What you have to do
In the records that come next, find every line with "ACLK". Return those lines.

(Stored items)
$ cat config.mk
export PLATFORM = sky130hd
export DESIGN_NAME = axi4_lite_master
export DESIGN_NICKNAME = d
export VERILOG_FILES = /design/src/rtl/axi4_lite_master.sv
export SDC_FILE = /design/constraint.sdc
export NUM_CORES = 1
export LEC_CHECK = 0
export CAP_MARGIN = 20
export CORE_MARGIN = 5
export CORE_UTILIZATION = 40
export CTS_CLUSTER_SIZE = 16
export DETAILED_ROUTE_END_ITERATION = 16
export PLACE_DENSITY = 0.83
export SLEW_MARGIN = 10
export SYNTH_ARGS = -nofsm -noshare
export SYNTH_HDL_FRONTEND = slang
export SYNTH_SLANG_ARGS = --single-unit
$ cat constraint.sdc
create_clock -name ACLK -period 2.4 [get_ports ACLK]
set_input_delay 0.36 -clock ACLK [delete_from_list [all_inputs] [get_ports ACLK]]
set_output_delay 0.36 -clock ACLK [all_outputs]
set_load 0.03 [all_outputs]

Reply to the exercise
create_clock -name ACLK -period 2.4 [get_ports ACLK]
set_input_delay 0.36 -clock ACLK [delete_from_list [all_inputs] [get_ports ACLK]]
set_output_delay 0.36 -clock ACLK [all_outputs]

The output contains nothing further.